Ημερομηνία: 16/12/2021
Ομιλητής: Δρ. Χριστοδουλόπουλος Κωνσταντίνος, Researcher at Nokia Bell Labs
Passive optical networks (PON) are a mature, standardized and low-cost technology to provide broadband access for residential applications. In recent years, new use cases for PON were demonstrated, including passive optical LAN and the transport of 5G functional-split data. Using PON in industrial control and automation (operation technology – OT) use cases is very challenging, since such applications have stringent latency and latency variation (jitter) requirements. In particular, industry 4.0 requires a converged information technology (IT) and operation technology (OT) network, to enable the digitalization of the production, centralization, virtualization, joint optimization of control, augmented reality, digital twins, etc. Time Sensitive Networking (TSN) extends Ethernet standard to provide control over latency and enable the convergence of IT/OT. In this work we demonstrate a PON operating according to industrial-grade standards. Using a low latency PON-MAC and jitter compensation we demonstrate constant low latency transmission and successful interworking with TSN and OT flows.

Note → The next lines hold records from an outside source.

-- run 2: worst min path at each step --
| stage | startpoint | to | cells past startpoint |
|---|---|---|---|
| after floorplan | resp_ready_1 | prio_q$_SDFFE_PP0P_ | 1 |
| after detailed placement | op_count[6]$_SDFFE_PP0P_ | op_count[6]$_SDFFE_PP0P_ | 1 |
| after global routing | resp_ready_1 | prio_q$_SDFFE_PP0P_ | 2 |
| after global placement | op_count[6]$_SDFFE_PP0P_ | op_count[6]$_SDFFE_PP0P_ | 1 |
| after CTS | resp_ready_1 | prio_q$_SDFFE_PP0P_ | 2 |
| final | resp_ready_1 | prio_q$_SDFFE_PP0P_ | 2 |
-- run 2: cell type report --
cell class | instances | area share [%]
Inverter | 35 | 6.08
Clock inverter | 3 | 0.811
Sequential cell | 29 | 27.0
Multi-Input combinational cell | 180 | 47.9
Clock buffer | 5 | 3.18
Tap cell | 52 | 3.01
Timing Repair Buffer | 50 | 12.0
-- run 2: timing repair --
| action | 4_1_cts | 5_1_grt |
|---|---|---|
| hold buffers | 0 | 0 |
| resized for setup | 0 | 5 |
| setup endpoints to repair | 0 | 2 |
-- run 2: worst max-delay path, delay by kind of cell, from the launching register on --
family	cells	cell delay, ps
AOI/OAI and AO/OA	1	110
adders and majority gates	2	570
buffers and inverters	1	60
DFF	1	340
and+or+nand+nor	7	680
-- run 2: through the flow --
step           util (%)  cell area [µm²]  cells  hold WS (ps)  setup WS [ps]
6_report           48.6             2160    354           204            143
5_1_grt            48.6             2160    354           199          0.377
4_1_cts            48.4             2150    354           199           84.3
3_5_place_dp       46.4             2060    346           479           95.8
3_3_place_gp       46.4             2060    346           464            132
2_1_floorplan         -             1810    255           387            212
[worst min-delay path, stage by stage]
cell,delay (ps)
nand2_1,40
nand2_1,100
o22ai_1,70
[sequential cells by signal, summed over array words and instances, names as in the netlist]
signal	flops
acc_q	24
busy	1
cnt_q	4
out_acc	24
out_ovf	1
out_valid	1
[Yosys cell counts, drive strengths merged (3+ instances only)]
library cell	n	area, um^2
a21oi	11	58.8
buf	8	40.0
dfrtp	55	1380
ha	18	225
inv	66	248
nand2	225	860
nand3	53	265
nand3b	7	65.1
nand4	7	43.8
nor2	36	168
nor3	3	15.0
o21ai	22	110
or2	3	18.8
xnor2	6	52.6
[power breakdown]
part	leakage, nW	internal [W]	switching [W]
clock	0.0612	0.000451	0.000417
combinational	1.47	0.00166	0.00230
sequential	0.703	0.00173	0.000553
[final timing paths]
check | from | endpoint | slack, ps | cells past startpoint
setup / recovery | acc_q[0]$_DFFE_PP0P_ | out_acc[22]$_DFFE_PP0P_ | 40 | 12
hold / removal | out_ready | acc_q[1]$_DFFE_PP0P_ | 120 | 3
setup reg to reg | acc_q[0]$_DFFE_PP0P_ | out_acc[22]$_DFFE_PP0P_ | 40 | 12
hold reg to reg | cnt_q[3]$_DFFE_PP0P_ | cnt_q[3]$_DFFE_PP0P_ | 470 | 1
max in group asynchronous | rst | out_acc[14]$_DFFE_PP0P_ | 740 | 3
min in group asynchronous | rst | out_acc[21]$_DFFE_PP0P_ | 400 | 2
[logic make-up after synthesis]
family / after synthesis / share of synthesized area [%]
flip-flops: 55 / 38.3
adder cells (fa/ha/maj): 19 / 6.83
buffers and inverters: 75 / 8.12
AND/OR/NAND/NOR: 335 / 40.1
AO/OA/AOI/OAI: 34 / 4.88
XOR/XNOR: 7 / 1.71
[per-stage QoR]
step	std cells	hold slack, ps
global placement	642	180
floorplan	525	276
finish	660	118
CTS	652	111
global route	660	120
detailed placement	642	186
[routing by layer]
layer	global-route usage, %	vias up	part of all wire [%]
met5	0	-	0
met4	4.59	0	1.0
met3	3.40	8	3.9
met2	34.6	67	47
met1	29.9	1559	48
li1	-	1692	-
$ cat src/rtl/acq_scheduler.sv
// Measurement sequencer: periodically starts the mic subsystem, waits for done with a timeout,
// averages 2^AVG_LOG2 settled angles and hands the result to the UART.
//
// state     | meaning
// ----------+------------------------------------------------------------
// IDLE      | stopped; accumulator and sample count held at zero
// START     | one-cycle start pulse; period and timeout timers loaded
// WAIT_DONE | waiting for subsys_done, timeout timer running
// SETTLE    | waiting ANGLE_LAT cycles after done, then sampling angel_in
// SEND      | average ready but UART busy; holding until uart_ready
// GAP       | waiting for the period timer to expire before next START
module acq_scheduler #(
    parameter int PERIOD_CYC  = 6_000_000,
    parameter int TIMEOUT_CYC = 3_000_000,
    parameter int ANGLE_LAT   = 2,
    parameter int AVG_LOG2    = 2
) (
    input  logic        clk_60MHz,
    input  logic        rst,
    input  logic        run_en,
    output logic        subsys_start,
    input  logic        subsys_done,
    input  logic [15:0] angel_in,
    output logic [15:0] uart_data,
    output logic        uart_ena,
    input  logic        uart_ready,
    output logic        busy,
    output logic        err_timeout,
    output logic [7:0]  timeout_cnt
);
    localparam int PW = $clog2(PERIOD_CYC + 1);
    localparam int TW = $clog2(TIMEOUT_CYC + 1);
    localparam int AW = 16 + AVG_LOG2;
    localparam int CW = AVG_LOG2 + 1;
    localparam int NS = 1 << AVG_LOG2;

    typedef enum logic [2:0] {
        S_IDLE, S_START, S_WAIT_DONE, S_SETTLE, S_SEND, S_GAP
    } state_t;

    state_t               state_q, state_d;
    logic [PW-1:0]        per_q, per_d;
    logic [TW-1:0]        tmo_q, tmo_d;
    logic [3:0]           lat_q, lat_d;
    logic signed [AW-1:0] acc_q, acc_d, acc_smp;
    logic [CW-1:0]        cnt_q, cnt_d, cnt_smp;
    logic                 subsys_start_q, subsys_start_d;
    logic                 uart_ena_q, uart_ena_d;
    logic                 busy_q, busy_d;
    logic                 err_timeout_q, err_timeout_d;
    logic [15:0]          uart_data_q, uart_data_d;
    logic [7:0]           timeout_cnt_q, timeout_cnt_d;

    always_comb begin
        state_d        = state_q;
        per_d          = per_q;
        tmo_d          = tmo_q;
        lat_d          = lat_q;
        acc_d          = acc_q;
        cnt_d          = cnt_q;
        uart_data_d    = uart_data_q;
        timeout_cnt_d  = timeout_cnt_q;
        subsys_start_d = 1'b0;
        uart_ena_d     = 1'b0;
        err_timeout_d  = 1'b0;
        acc_smp        = acc_q + AW'($signed(angel_in));
        cnt_smp        = cnt_q + CW'(1);

        if (state_q != S_IDLE && per_q != '0) per_d = per_q - PW'(1);
        if ((state_q == S_START || state_q == S_WAIT_DONE) && tmo_q != '0) tmo_d = tmo_q - TW'(1);
        if (state_q == S_SETTLE && lat_q != '0) lat_d = lat_q - 4'd1;

        case (state_q)
            S_IDLE: begin
                acc_d = '0;
                cnt_d = '0;
                if (run_en) state_d = S_START;
            end
            S_START: state_d = S_WAIT_DONE;
            S_WAIT_DONE: begin
                if (subsys_done) begin
                    state_d = S_SETTLE;
                    lat_d   = 4'(ANGLE_LAT - 1);
                end else if (tmo_q == '0) begin
                    err_timeout_d = 1'b1;
                    if (timeout_cnt_q != 8'hFF) timeout_cnt_d = timeout_cnt_q + 8'd1;
                    state_d = S_GAP;
                end
            end
            S_SETTLE: begin
                if (lat_q == '0) begin
                    acc_d = acc_smp;
                    cnt_d = cnt_smp;
                    if (cnt_smp == CW'(NS)) begin
                        uart_data_d = 16'(acc_smp >>> AVG_LOG2);
                        // UART already idle: issue the request straight away so it lands
                        // ANGLE_LAT+1 cycles after done; otherwise park in SEND.
                        if (uart_ready) begin
                            uart_ena_d = 1'b1;
                            acc_d      = '0;
                            cnt_d      = '0;
                            state_d    = S_GAP;
                        end else begin
                            state_d = S_SEND;
                        end
                    end else begin
                        state_d = S_GAP;
                    end
                end
            end
            S_SEND: begin
                if (uart_ready) begin
                    uart_ena_d = 1'b1;
                    acc_d      = '0;
                    cnt_d      = '0;
                    state_d    = S_GAP;
                end
            end
            S_GAP: begin
                if (per_q == '0) state_d = run_en ? S_START : S_IDLE;
            end
            default: state_d = S_IDLE;
        endcase

        if (state_d == S_START) begin
            subsys_start_d = 1'b1;
            per_d          = PW'(PERIOD_CYC - 1);
            tmo_d          = TW'(TIMEOUT_CYC - 1);
        end
        busy_d = (state_d != S_IDLE);
    end

    always_ff @(posedge clk_60MHz) begin
        if (rst) begin
            state_q        <= S_IDLE;
            per_q          <= '0;
            tmo_q          <= '0;
            lat_q          <= '0;
            acc_q          <= '0;
            cnt_q          <= '0;
            uart_data_q    <= '0;
            timeout_cnt_q  <= '0;
            subsys_start_q <= 1'b0;
            uart_ena_q     <= 1'b0;
            busy_q         <= 1'b0;
            err_timeout_q  <= 1'b0;
        end else begin
            state_q        <= state_d;
            per_q          <= per_d;
            tmo_q          <= tmo_d;
            lat_q          <= lat_d;
            acc_q          <= acc_d;
            cnt_q          <= cnt_d;
            uart_data_q    <= uart_data_d;
            timeout_cnt_q  <= timeout_cnt_d;
            subsys_start_q <= subsys_start_d;
            uart_ena_q     <= uart_ena_d;
            busy_q         <= busy_d;
            err_timeout_q  <= err_timeout_d;
        end
    end

    assign subsys_start = subsys_start_q;
    assign uart_ena     = uart_ena_q;
    assign busy         = busy_q;
    assign err_timeout  = err_timeout_q;
    assign uart_data    = uart_data_q;
    assign timeout_cnt  = timeout_cnt_q;
endmodule

$ cat config.mk
export PLATFORM = sky130hd
export DESIGN_NAME = acq_scheduler
export DESIGN_NICKNAME = d
export VERILOG_FILES = /design/src/rtl/acq_scheduler.sv
export SDC_FILE = /design/constraint.sdc
export NUM_CORES = 1
export LEC_CHECK = 0
export ABC_CLOCK_PERIOD_IN_PS = 3500
export BUFFER_PORTS_ARGS = -buffer_cell sky130_fd_sc_hd__buf_2
export CELL_PAD_IN_SITES_DETAIL_PLACEMENT = 0
export CELL_PAD_IN_SITES_GLOBAL_PLACEMENT = 1
export CORE_MARGIN = 1.5
export CORE_UTILIZATION = 45
export CTS_CLUSTER_SIZE = 30
export DETAILED_ROUTE_END_ITERATION = 7
export PLACE_DENSITY = 0.83
export SLEW_MARGIN = 20
export SYNTH_ARGS = -nofsm -noshare
export SYNTH_HDL_FRONTEND = slang
export SYNTH_SLANG_ARGS = --single-unit
$ cat constraint.sdc
create_clock -name clk_60MHz -period 3.5 [get_ports clk_60MHz]
set_input_delay 0.35 -clock clk_60MHz [delete_from_list [all_inputs] [get_ports clk_60MHz]]
set_output_delay 0.35 -clock clk_60MHz [all_outputs]
set_load 0.01 [all_outputs]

Konstantinos Christodoulopoulos is a researcher in the Fixed Networks department of Nokia Bell Labs in Stuttgart, Germany. He was an Adjunct Assistant Professor at the Computer Engineering and Informatics Department of University of Patras, a senior researcher at the School of Electrical and Computer Engineering of the National Technical University of Athens, at the Computer Technology Institute, at Trinity College Dublin, and a contractor for IBM Dublin. He has served as Associate Editor in the IEEE/OSA Journal of Optical Communications and Networking and in various conference committees, including committee N3 (Architectures and Software-defined Control for Metro and Core Networks) of the Optical Fiber Communications (OFC) Conference. He has received 3 best paper awards, including the IEEE/OSA Journal of Lightwave Technology 2011 best paper award, and was invited as a speaker twice (2015 and 2019) in OFC. His research interests include optical network architectures, static and dynamic network optimization and control, low latency and deterministic networking.